I've tried councelling, medication (I am on medication now), exercise, but nothing seems ot work. I have this pent up frustration and I just want to hate myself and make everyone go away and it really is starting to reach breaking point.
I am pushing friends and family away, I don't feel like I deserve to be treated nicely and have kindness or help. I don't want to be this person anymore but I can't seem to change because my emotions get so intense.
If anyone has any advise, please share it. Anything that can make this get better.
1 like, 6 replies
Buffplums kage100
Posted
its difficult to know what to say, no one can understand except you the pain you are going through, you read so many people on here that are desperate for help.

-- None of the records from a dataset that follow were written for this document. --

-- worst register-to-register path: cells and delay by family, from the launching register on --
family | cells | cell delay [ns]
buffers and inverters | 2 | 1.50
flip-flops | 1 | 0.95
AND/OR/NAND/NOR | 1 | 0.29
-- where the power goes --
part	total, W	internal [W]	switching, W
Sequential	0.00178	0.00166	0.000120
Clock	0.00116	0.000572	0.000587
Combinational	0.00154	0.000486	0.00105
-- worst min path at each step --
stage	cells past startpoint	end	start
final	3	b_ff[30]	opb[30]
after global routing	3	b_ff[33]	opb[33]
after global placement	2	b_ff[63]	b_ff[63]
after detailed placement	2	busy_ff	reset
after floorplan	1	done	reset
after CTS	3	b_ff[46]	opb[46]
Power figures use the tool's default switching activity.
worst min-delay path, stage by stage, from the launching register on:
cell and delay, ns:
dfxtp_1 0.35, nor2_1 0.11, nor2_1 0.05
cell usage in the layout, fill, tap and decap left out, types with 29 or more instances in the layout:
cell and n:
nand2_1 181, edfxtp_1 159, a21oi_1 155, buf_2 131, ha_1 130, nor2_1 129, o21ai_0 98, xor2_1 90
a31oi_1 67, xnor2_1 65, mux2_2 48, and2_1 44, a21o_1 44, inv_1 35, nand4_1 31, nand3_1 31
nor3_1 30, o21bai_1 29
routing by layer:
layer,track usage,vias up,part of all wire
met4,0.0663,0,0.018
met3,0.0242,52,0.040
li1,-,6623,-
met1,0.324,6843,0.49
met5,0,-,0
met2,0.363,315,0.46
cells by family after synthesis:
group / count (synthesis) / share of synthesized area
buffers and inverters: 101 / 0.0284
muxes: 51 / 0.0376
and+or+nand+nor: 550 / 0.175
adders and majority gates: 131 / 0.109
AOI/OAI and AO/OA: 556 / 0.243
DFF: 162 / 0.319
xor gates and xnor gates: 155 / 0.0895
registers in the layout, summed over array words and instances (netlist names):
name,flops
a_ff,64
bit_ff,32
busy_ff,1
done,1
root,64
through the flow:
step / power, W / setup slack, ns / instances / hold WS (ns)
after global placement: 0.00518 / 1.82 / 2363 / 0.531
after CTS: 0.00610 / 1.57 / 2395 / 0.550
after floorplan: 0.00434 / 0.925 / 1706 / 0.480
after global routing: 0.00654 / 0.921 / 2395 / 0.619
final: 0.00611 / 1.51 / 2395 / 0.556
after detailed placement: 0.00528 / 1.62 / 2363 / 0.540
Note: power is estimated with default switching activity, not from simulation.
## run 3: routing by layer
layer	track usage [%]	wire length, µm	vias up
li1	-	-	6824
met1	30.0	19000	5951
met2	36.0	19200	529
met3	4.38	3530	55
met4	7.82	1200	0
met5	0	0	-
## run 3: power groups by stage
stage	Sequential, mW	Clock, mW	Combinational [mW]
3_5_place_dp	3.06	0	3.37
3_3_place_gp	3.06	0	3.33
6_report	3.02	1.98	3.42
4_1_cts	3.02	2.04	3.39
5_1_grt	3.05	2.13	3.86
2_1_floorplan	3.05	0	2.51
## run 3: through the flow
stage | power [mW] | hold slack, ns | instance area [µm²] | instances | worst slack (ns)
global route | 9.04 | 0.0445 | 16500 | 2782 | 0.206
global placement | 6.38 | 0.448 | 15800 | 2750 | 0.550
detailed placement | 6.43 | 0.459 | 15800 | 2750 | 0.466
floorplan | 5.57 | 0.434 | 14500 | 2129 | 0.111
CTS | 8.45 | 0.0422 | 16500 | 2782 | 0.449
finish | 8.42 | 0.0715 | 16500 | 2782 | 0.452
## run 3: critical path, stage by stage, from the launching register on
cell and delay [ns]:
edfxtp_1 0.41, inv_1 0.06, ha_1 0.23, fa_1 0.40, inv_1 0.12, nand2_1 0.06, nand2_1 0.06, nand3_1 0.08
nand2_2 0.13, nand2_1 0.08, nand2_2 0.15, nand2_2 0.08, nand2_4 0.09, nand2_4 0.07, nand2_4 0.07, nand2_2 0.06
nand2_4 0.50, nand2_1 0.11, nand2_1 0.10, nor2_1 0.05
### src/flat_wrapper.sv
// flat-port wrapper written by rule: the top's interface ports become plain ports
module rgb_to_hsl_convert_flat 
#(
  parameter int FRAC_BITS = rhc_pkg::FRAC_BITS_DEF
)
  (clk, rst_n, in_pix_valid, in_pix_red, in_pix_green, in_pix_blue, in_pix_ready, out_hsl_valid, out_hsl_hue, out_hsl_saturation, out_hsl_lightness, out_hsl_ready);
  rhc_rgb_if in_pix_i ();
  rhc_hsl_if out_hsl_i ();
  input  logic clk;
  input  logic rst_n;
  input wire logic [$bits(in_pix_i.valid)-1:0] in_pix_valid;
  input wire logic [$bits(in_pix_i.red)-1:0] in_pix_red;
  input wire logic [$bits(in_pix_i.green)-1:0] in_pix_green;
  input wire logic [$bits(in_pix_i.blue)-1:0] in_pix_blue;
  output wire logic [$bits(in_pix_i.ready)-1:0] in_pix_ready;
  output wire logic [$bits(out_hsl_i.valid)-1:0] out_hsl_valid;
  output wire logic [$bits(out_hsl_i.hue)-1:0] out_hsl_hue;
  output wire logic [$bits(out_hsl_i.saturation)-1:0] out_hsl_saturation;
  output wire logic [$bits(out_hsl_i.lightness)-1:0] out_hsl_lightness;
  input wire logic [$bits(out_hsl_i.ready)-1:0] out_hsl_ready;
  assign in_pix_i.valid = in_pix_valid;
  assign in_pix_i.red = in_pix_red;
  assign in_pix_i.green = in_pix_green;
  assign in_pix_i.blue = in_pix_blue;
  assign in_pix_ready = in_pix_i.ready;
  assign out_hsl_valid = out_hsl_i.valid;
  assign out_hsl_hue = out_hsl_i.hue;
  assign out_hsl_saturation = out_hsl_i.saturation;
  assign out_hsl_lightness = out_hsl_i.lightness;
  assign out_hsl_i.ready = out_hsl_ready;
  rgb_to_hsl_convert #(.FRAC_BITS(FRAC_BITS)) u_core (.clk(clk), .rst_n(rst_n), .in_pix(in_pix_i), .out_hsl(out_hsl_i));
endmodule
### config.mk
export PLATFORM = sky130hd
export DESIGN_NAME = rgb_to_hsl_convert_flat
export DESIGN_NICKNAME = d
export VERILOG_FILES = /design/src/hdl/rhc_pkg.sv /design/src/hdl/rhc_rgb_if.sv /design/src/hdl/rhc_hsl_if.sv /design/src/hdl/rhc_prep.sv /design/src/hdl/rhc_divider.sv /design/src/hdl/rgb_to_hsl_convert.sv /design/src/flat_wrapper.sv
export SDC_FILE = /design/constraint.sdc
export NUM_CORES = 2
export LEC_CHECK = 0
export ABC_CLOCK_PERIOD_IN_PS = 9600
export BUFFER_PORTS_ARGS = -buffer_cell sky130_fd_sc_hd__buf_2
export CORE_AREA = 5 5 329 331
export CTS_BUF_LIST = sky130_fd_sc_hd__clkbuf_4
export DETAILED_ROUTE_END_ITERATION = 6
export DIE_AREA = 0 0 334 336
export PLACE_DENSITY = 0.68
export SLEW_MARGIN = 0
export SYNTH_ARGS = -nofsm -noshare
export SYNTH_HDL_FRONTEND = slang
export SYNTH_HIERARCHICAL = 1
export SYNTH_SLANG_ARGS = --single-unit
### constraint.sdc
create_clock -name clk -period 9.6 [get_ports clk]
set_clock_uncertainty 0.2 [all_clocks]
set_input_delay 0.48 -clock clk [delete_from_list [all_inputs] [get_ports clk]]
set_output_delay 0.48 -clock clk [all_outputs]
set_load 0.1 [all_outputs]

i dont really know what to say but I thought if I at least say hello you might realise that At least someone has heard you. The only advice i can say is to try and talk with someone, maybe if you cant talk to your immediate family then perhaps soneone on here. It sounds trite but I think many people underate talking thinking it does no good. I think we all have to offload,meven if it seems that it will do no good. Others dont often have the abswers but just openeding up and offloading can sometimes be a comfort and often, if people listen then you can sometimes see things in a different light.
dont give up with people especially your friends. Maybe sometimes its not easy to talk to them... I dont know. Sorry if this doesnt sound like much help, just dont want you thinking you are on your own .
kage100 Buffplums
Posted
Buffplums kage100
Posted
chris x
joyce46400 kage100
Posted
pixie22 kage100
Posted
Lizzie46881 kage100
Posted
I'd just like to add my voice to say that you have been heard, I don't have answers, just love and prayers. I'm bipolar and at my worst was hospitaised in a psychiatric unit for five weeks. The meds really helped but it took a long time for them to find a combo that worked. What really kept me going was friends, one in particular, who visited me every day in hospital. Perhaps try not to push yours away, they can be a strong support and source of love.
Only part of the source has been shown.